想定外が想定内に


朝から今にも降り出しそうな雲行き。日差しはなくとも、風もなく寒さを感じない。こんなにも似つかない師走風景をきのうから今朝にかけてテレビは映し出している。「それだったら、吾も・・・」と、グラウンドゴルフ終了後にウォーキングに出かけて、見つけたのが三好丘田園地帯の師走の風景三題だ。
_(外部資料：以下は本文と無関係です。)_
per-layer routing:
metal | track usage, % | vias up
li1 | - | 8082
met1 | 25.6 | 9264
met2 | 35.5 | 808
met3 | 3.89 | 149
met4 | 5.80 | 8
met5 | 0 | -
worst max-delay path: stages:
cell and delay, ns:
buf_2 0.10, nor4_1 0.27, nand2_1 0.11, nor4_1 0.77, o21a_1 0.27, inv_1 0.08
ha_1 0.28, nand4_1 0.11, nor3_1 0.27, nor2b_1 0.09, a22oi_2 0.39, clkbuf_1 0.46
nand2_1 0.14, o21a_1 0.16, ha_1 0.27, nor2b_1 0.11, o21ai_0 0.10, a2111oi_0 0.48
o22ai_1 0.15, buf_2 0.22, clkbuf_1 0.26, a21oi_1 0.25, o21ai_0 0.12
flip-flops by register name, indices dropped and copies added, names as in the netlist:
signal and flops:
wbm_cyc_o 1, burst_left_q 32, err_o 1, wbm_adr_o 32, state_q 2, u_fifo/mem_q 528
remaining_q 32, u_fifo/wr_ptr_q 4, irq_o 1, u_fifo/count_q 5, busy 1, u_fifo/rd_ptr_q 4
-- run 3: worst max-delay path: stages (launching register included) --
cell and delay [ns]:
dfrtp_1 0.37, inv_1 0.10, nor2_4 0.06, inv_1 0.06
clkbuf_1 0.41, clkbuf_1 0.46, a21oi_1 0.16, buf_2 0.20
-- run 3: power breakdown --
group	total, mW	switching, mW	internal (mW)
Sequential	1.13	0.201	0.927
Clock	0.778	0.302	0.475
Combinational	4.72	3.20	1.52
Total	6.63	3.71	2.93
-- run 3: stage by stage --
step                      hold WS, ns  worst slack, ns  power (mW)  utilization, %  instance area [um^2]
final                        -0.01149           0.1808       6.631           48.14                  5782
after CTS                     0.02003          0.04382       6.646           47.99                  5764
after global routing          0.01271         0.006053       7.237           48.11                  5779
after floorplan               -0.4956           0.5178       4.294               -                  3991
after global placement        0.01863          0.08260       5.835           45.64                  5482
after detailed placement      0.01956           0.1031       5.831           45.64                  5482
## config.mk

```make
export PLATFORM = sky130hd
export DESIGN_NAME = pixie_dp_back_end
export DESIGN_NICKNAME = d
export VERILOG_FILES = /design/src/rtl/pixie_pkg.sv /design/src/rtl/pixie_raster_timing.sv /design/src/rtl/pixie_dp_back_end.sv
export SDC_FILE = /design/constraint.sdc
export NUM_CORES = 1
export LEC_CHECK = 0
export ABC_AREA = 1
export BUFFER_PORTS_ARGS = -buffer_cell sky130_fd_sc_hd__buf_2
export CAP_MARGIN = 0
export CORE_ASPECT_RATIO = 0.5
export CORE_UTILIZATION = 45
export DETAILED_ROUTE_END_ITERATION = 12
export GPL_ROUTABILITY_DRIVEN = 0
export PLACE_DENSITY = 0.71
export REMOVE_ABC_BUFFERS = 1
export SLEW_MARGIN = 15
export SYNTH_ARGS = -nofsm -noshare
export SYNTH_HDL_FRONTEND = slang
export SYNTH_SLANG_ARGS = --single-unit
```

## constraint.sdc

```tcl
create_clock -name clk -period 3.2 [get_ports clk]
set_input_delay 0.16 -clock clk [delete_from_list [all_inputs] [get_ports clk]]
set_output_delay 0.16 -clock clk [all_outputs]
set_load 0.03 [all_outputs]
```
### src/rtl/fpu_sgnj_pkg.sv
// Shared widths, variant encodings and the per-lane sign-injection function
// used by the FPU sign-injection responder.
package fpu_sgnj_pkg;

  localparam int XLEN          = 32;
  localparam int INST_FPU_BITS = 4;
  localparam int INST_FMT_BITS = 2;
  localparam int INST_FRM_BITS = 3;
  localparam int FP_FLAGS_BITS = 5;

  typedef enum logic [INST_FRM_BITS-1:0] {
    FRM_SGNJ  = 3'd0,
    FRM_SGNJN = 3'd1,
    FRM_SGNJX = 3'd2
  } frm_e;

  // Any variant outside SGNJ/SGNJN/SGNJX is a move: dataa is returned untouched.
  function automatic logic [XLEN-1:0] sgnj_lane(
    input logic [XLEN-1:0]          a,
    input logic [XLEN-1:0]          b,
    input logic [INST_FRM_BITS-1:0] frm,
    input logic                     is_double
  );
    logic [XLEN-1:0] res;
    logic            dbl;
    logic            sa;
    logic            sb;
    logic            sign;
    dbl = (XLEN == 64) && is_double;
    sa  = dbl ? a[XLEN-1] : a[31];
    sb  = dbl ? b[XLEN-1] : b[31];
    case (frm)
      FRM_SGNJ:  sign = sb;
      FRM_SGNJN: sign = ~sb;
      FRM_SGNJX: sign = sa ^ sb;
      default:   sign = sa;
    endcase
    res = a;
    if (dbl) begin
      res[XLEN-1] = sign;
    end else begin
      res[31] = sign;
      for (int i = 32; i < XLEN; i++) res[i] = 1'b1;
    end
    if (frm == FRM_SGNJ || frm == FRM_SGNJN || frm == FRM_SGNJX) return res;
    return a;
  endfunction

endpackage

### src/rtl/VX_fifo_queue.sv
// First-word fall-through FIFO: the head entry is read straight from the
// storage registers, so data_out is valid whenever empty is low.
module VX_fifo_queue #(
  parameter int DATAW = 8,
  parameter int DEPTH = 4
) (
  input  logic             clk,
  input  logic             reset,
  input  logic             push,
  input  logic             pop,
  input  logic [DATAW-1:0] data_in,
  output logic [DATAW-1:0] data_out,
  output logic             empty,
  output logic             full
);

  localparam int ADDRW = (DEPTH > 1) ? $clog2(DEPTH) : 1;
  localparam int CNTW  = $clog2(DEPTH + 1);

  logic [DATAW-1:0] mem [DEPTH];
  logic [ADDRW-1:0] wr_ptr;
  logic [ADDRW-1:0] rd_ptr;
  logic [CNTW-1:0]  count;
  logic             do_pop;

  function automatic logic [ADDRW-1:0] next_ptr(input logic [ADDRW-1:0] p);
    return (p == ADDRW'(DEPTH - 1)) ? '0 : p + 1'b1;
  endfunction

  assign do_pop   = pop && !empty;
  assign empty    = (count == '0);
  assign full     = (count == CNTW'(DEPTH));
  assign data_out = mem[rd_ptr];

  always_ff @(posedge clk or posedge reset) begin
    if (reset) begin
      wr_ptr <= '0;
      rd_ptr <= '0;
      count  <= '0;
    end else begin
      if (push)   wr_ptr <= next_ptr(wr_ptr);
      if (do_pop) rd_ptr <= next_ptr(rd_ptr);
      if (push && !do_pop)      count <= count + 1'b1;
      else if (!push && do_pop) count <= count - 1'b1;
    end
  end

  always_ff @(posedge clk) begin
    if (push) mem[wr_ptr] <= data_in;
  end

  // Upstream credits make an overflowing push impossible.
  assert property (@(posedge clk) disable iff (reset) !(push && full));

endmodule

### src/rtl/fpu_sgnj_responder.sv
// FPU sign-injection responder: fixed-latency non-stalling pipeline feeding a
// credit-protected output FIFO, so no result is lost under response backpressure.
module fpu_sgnj_responder
  import fpu_sgnj_pkg::*;
#(
  parameter int NUM_LANES = 1,
  parameter int TAG_WIDTH = 1,
  parameter int LATENCY   = 3,
  parameter int OUT_DEPTH = 4
) (
  input  logic                               clk,
  input  logic                               reset,
  input  logic                               req_valid,
  input  logic [TAG_WIDTH-1:0]               req_tag,
  input  logic [INST_FPU_BITS-1:0]           req_op_type,
  input  logic [INST_FMT_BITS-1:0]           req_fmt,
  input  logic [INST_FRM_BITS-1:0]           req_frm,
  input  logic [NUM_LANES*XLEN-1:0]          req_dataa,
  input  logic [NUM_LANES*XLEN-1:0]          req_datab,
  input  logic [NUM_LANES*XLEN-1:0]          req_datac,
  output logic                               req_ready,
  output logic                               rsp_valid,
  output logic [TAG_WIDTH-1:0]               rsp_tag,
  output logic [NUM_LANES*XLEN-1:0]          rsp_result,
  output logic [NUM_LANES*FP_FLAGS_BITS-1:0] rsp_fflags,
  output logic                               rsp_has_fflags,
  input  logic                               rsp_ready
);

  localparam int LANES_W = NUM_LANES * XLEN;
  localparam int DATAW   = TAG_WIDTH + LANES_W;
  localparam int CNT_W   = $clog2(OUT_DEPTH + 1);

  logic               req_fire;
  logic               rsp_fire;
  logic [CNT_W-1:0]   pending;
  logic               fifo_empty;
  logic               fifo_full;
  logic [DATAW-1:0]   head;
  logic [LANES_W-1:0] result_p0;
  logic [LATENCY-1:0] vld_p;
  logic [DATAW-1:0]   data_p [LATENCY];
  logic               unused_inputs;

  assign unused_inputs = ^{req_op_type, req_fmt[INST_FMT_BITS-1:1], req_datac, fifo_full};

  // Ready depends only on the credit register, never on rsp_ready.
  assign req_ready = !reset && (pending != CNT_W'(OUT_DEPTH));
  assign req_fire  = req_valid && req_ready;
  assign rsp_valid = !fifo_empty;
  assign rsp_fire  = rsp_valid && rsp_ready;

  always_ff @(posedge clk or posedge reset) begin
    if (reset) begin
      pending <= '0;
    end else if (req_fire && !rsp_fire) begin
      pending <= pending + 1'b1;
    end else if (!req_fire && rsp_fire) begin
      pending <= pending - 1'b1;
    end
  end

  always_comb begin
    result_p0 = '0;
    for (int l = 0; l < NUM_LANES; l++) begin
      result_p0[l*XLEN +: XLEN] = sgnj_lane(req_dataa[l*XLEN +: XLEN],
                                            req_datab[l*XLEN +: XLEN],
                                            req_frm, req_fmt[0]);
    end
  end

  // Stage 0 captures the fired request; each later stage shifts unconditionally.
  always_ff @(posedge clk or posedge reset) begin
    if (reset) begin
      vld_p <= '0;
    end else begin
      vld_p[0] <= req_fire;
      for (int s = 1; s < LATENCY; s++) vld_p[s] <= vld_p[s-1];
    end
  end

  always_ff @(posedge clk) begin
    data_p[0] <= {req_tag, result_p0};
    for (int s = 1; s < LATENCY; s++) data_p[s] <= data_p[s-1];
  end

  // Last stage writes the output buffer.
  VX_fifo_queue #(
    .DATAW (DATAW),
    .DEPTH (OUT_DEPTH)
  ) out_fifo (
    .clk      (clk),
    .reset    (reset),
    .push     (vld_p[LATENCY-1]),
    .pop      (rsp_fire),
    .data_in  (data_p[LATENCY-1]),
    .data_out (head),
    .empty    (fifo_empty),
    .full     (fifo_full)
  );

  assign rsp_tag        = head[DATAW-1 -: TAG_WIDTH];
  assign rsp_result     = head[LANES_W-1:0];
  assign rsp_fflags     = '0;
  assign rsp_has_fflags = 1'b0;

  assert property (@(posedge clk) disable iff (reset) pending <= CNT_W'(OUT_DEPTH));

endmodule

### config.mk
export PLATFORM = sky130hd
export DESIGN_NAME = fpu_sgnj_responder
export DESIGN_NICKNAME = d
export VERILOG_FILES = /design/src/rtl/fpu_sgnj_pkg.sv /design/src/rtl/VX_fifo_queue.sv /design/src/rtl/fpu_sgnj_responder.sv
export SDC_FILE = /design/constraint.sdc
export NUM_CORES = 1
export LEC_CHECK = 0
export BUFFER_PORTS_ARGS = -buffer_cell sky130_fd_sc_hd__buf_4
export CAP_MARGIN = 20
export CORE_MARGIN = 10
export CORE_UTILIZATION = 58
export DETAILED_ROUTE_END_ITERATION = 6
export PLACE_DENSITY = 0.83
export SYNTH_ARGS = -nofsm -noshare
export SYNTH_HDL_FRONTEND = slang
export SYNTH_SLANG_ARGS = --single-unit
### constraint.sdc
create_clock -name clk -period 6.23 [get_ports clk]
set_input_delay 0.623 -clock clk [delete_from_list [all_inputs] [get_ports clk]]
set_output_delay 0.623 -clock clk [all_outputs]
set_load 0.01 [all_outputs]
==> impl_metrics.tcl <==
set metrics [dict create \
    vias 3123 \
    area_growth_syn_to_layout_pct 18.20 \
    dr_wl_met3_um 667 \
    setup.worst_path.start_class "register" \
    hold_path.class "in2async" \
    clk_pin_slew_ns 0.06 \
    dieArea_um2 17980 \
    root_buffer "clkbuf_16" \
    io_pins 151 \
    first_global_vias 3499 \
    status "finished clean" \
    slowest_stage "dfrtp_2" \
    cts_setup_buffers 0 \
    synth.area.top_cells "edfxtp_1 53%, dfxtp_1 26%, mux4_2 8.4%" \
    overflow 0 \
    async_flop_share_pct 5.328 \
    wl_met2_mm 5.755 \
    numCtsBuffers 23 \
    synthesis.area_um2 7548 \
    drv_cap 0 \
    final_util_pct 70.42 \
    peakVddDrop_uv 299.6 \
    ctsResizeCount 0 \
    cp_common_cell "buf_4" \
    gp_congestion 0.6732 \
    critPathMaxStageDelay_ns 0.68 \
    fin_crit_ns 3.120 \
    place_hpwl_mm 6.922 \
    synth_area_leader_cell "edfxtp_1" \
    clock-sinks 244 \
    dr.pass1.iters 4 \
    vias_per_cell 5.037 \
    setup_viol 0 \
    maxSlewViolCount 0 \
    p_per_area_nw_per_um2 452.8 \
    track_usage_pct 12.85 \
    route.detailed.drc 0 \
    yosys_most_used_dff "edfxtp_1" \
    slew-limit-headroom_pct 36.95 \
    grt_start_max_net_pins 36 \
    totalWireLength_mm 11.59 \
    rrSetupSlack_ns 4.08 \
    cts_max_level 1 \
    synth_most_common_cell "edfxtp_1" \
    critPathKind "reg2out" \
    tns_ns 0 \
    finalNetCount 550 \
    rsz0062_at_grt "false" \
    hold_slack_ns 0.1765 \
    ctsLongestPathBuffers 3 \
    finalClockSkew_ns 0.01214 \
    cts_hold_buf 0 \
    drive_gt1_share_pct 32.37 \
    synth.top_cell.area_share_pct 52.51 \
    dr.max_layer_used "met4" \
    die_x_um 134.1 \
    drtAntennaViolNets 0 \
    antenna_found_initial 0 \
    yosysWarnings 0 \
    synth_seq_cells 244 \
    synth.distinct_cells 27 \
    ys_seq_area_share_pct 83.08 \
    cp_max_fo 22 \
    cp.required_ns 5.61 \
    cts_tree "yes" \
    worst_pin_slew_ns 0.9458 \
    synth_edf_count 132 \
    wl_per_cell_um 18.70 \
    hold_violations 0 \
    crit_arrival_ns 2.50 \
    p_leak_nw 3.318 \
    crit_chain "buf_4 -> mux4_1 -> buf_4" \
    portBuffers 75 \
    syn_avg_cell_area_um2 22.27 \
    period_share_pct 50.09 \
    start_util_pct 59.57 \
    antenna_cells 0 \
    syn_inst 339 \
    wl_met1_mm 4.978 \
    clkLatencyLatePin_ns 0.49 \
    fmax_ghz 0.3205 \
    die_y_um 134.1 \
    core_um2 12670 \
    total_power_w 0.004040 \
    grt_pass1_wl_mm 18.31 \
    rows 41 \
    drtIter0Drc 189 \
    worst_setup_path_end_kind "primary output" \
    netlist_top_cells_count "132 x edfxtp_1, 99 x dfxtp_1, 28 x mux4_2" \
]
[through the flow]
step	instances	instance area (um2)	setup slack [ns]
5_1_grt	620	8922	2.912
3_5_place_dp	578	8224	3.554
2_1_floorplan	344	7567	4.130
3_3_place_gp	578	8224	3.555
6_report	620	8922	3.110
4_1_cts	620	8922	3.028
[cells in the final DEF (no fill, tap or decap), types with 2 or more instances in the layout]
master       n
mux2_2       4
clkbuf_1    11
ha_1         7
mux4_1       5
xor2_1       4
o21ai_0      2
and2_2       4
buf_4       76
dfrtp_1     11
conb_1       6
mux4_2      28
dfrtp_2      2
fa_1         2
clkinv_1     2
inv_1        6
edfxtp_1   132
nor2_1       5
clkbuf_8     2
clkbuf_16   24
dfxtp_1     99
nand2_1      3
xnor2_1      2
[state kept, by name, indices dropped and copies added, names as in the netlist]
| register | cells |
|---|---|
| out_fifo.mem | 132 |
| data_p | 99 |
| out_fifo.count | 3 |
| pending | 3 |
| vld_p | 3 |
| out_fifo.rd_ptr | 2 |
| out_fifo.wr_ptr | 2 |
[path summary, 6_finish.rpt]
check / end / start / cells after the start
worst min register to register: data_p[0][44]$_DFF_P_ / data_p[0][11]$_DFF_P_ / 0
min in group clk: data_p[0][26]$_DFF_P_ / req_dataa[26] / 1
worst max-delay path: rsp_result[20] / out_fifo.rd_ptr[0]$_DFFE_PP0P_ / 3
worst min-delay path: pending[0]$_DFFE_PP0P_ / reset / 2
max in group asynchronous: out_fifo.rd_ptr[0]$_DFFE_PP0P_ / reset / 2
worst max register to register: out_fifo.count[2]$_DFFE_PP0P_ / out_fifo.count[0]$_DFFE_PP0P_ / 8
[cell type report]
class	instances	area, um2
fill	791	3749
clock inverter	5	28.78
tap	172	215.2
timing repair buffer	76	570.5
clock buffer	37	669.4
inverter	6	22.52
multi-input combinational	80	1142
sequential	244	6274
[per-layer routing]
| layer | global-route usage [%] | vias to the layer above |
|---|---|---|
| met2 | 21.39 | 80 |
| met4 | 4.293 | 0 |
| met5 | 0 | - |
| met1 | 15.95 | 1563 |
| li1 | - | 1462 |
| met3 | 3.510 | 18 |
[power breakdown]
group	leakage, nW	switching [W]	internal [W]
sequential	2.19	0.000137	0.00186
clock	0.335	0.000529	0.000736
combinational	0.794	0.000335	0.000439
total	3.32	0.00100	0.00304
[critical path: cells and delay by family (launching register included)]
kind | cells | cell delay [ns]
muxes | 1 | 0.67
buffers and inverters | 2 | 0.66
DFF | 1 | 0.68
[kinds of logic after synthesis]
kind of cell               synth area share [%]
DFF                                       83.08
muxes                                     10.69
buffers and inverters                     2.105
and+or+nand+nor                           1.160
adders and majority gates                 1.691
AOI/OAI and AO/OA                        0.5304
xor gates and xnor gates                 0.6962
other                                   0.04968
(Power assumes the default switching activity.)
先々週、羽田から福岡に向かったJAL最終便が、定員以上に予約を取るオーバーブッキング(過剰予約)が原因で欠航したことが話題になった。先週の朝日新聞デジタル版で実態を探っていた。それを読んで、呆気にとられた。JALでは、どの便も時間帯、曜日など過去数年分の予約実績に照らして分析しキャンセルを予想しているという。この日は定員375人に対し、401人の予約を受け付けた。だが、想定を上回る395人がチェックイン。さぁ、困った。


国内航空会社では、座席不足が発生した場合、当日の振替なら1万円、翌日以降ならホテル代と2万円の「協力金」で、乗客に了解を得て後続便に乗り換えてもらう制度を採用しているという。ところが、JALの問題の便では、「協力金」を増額しても振り替えに応じる客も少なく、すったもんだしているうちに、着陸地福岡空港の利用可能時間午後10時までには間に合わなくなってしまい、欠航が決まったという。



時代の先端を行く、憧れの職場のエアラインも現場の舞台裏ではこんな綱渡り作業が日常茶飯事となっていると思うと。幻滅を感じた。もっと工夫の余地があるのではないか。「過剰予約制度」をゼロから見直す。営業政策でこの制度を「リスク」と捉えるエアラインがあってもいいと思う。制度を維持するならAI時代のいま、もっときめ細かい設定ができるのではないだろうか。少なくとも最終便にはハイリスクにするとか。


エアラインの現場では、今や「想定外」が日常化して想定内になりつつある。パイロットの飲酒、過剰予約での欠航。まさかと思うようなことが、当たり前になったら企業は存続できなくなってしまうだろう。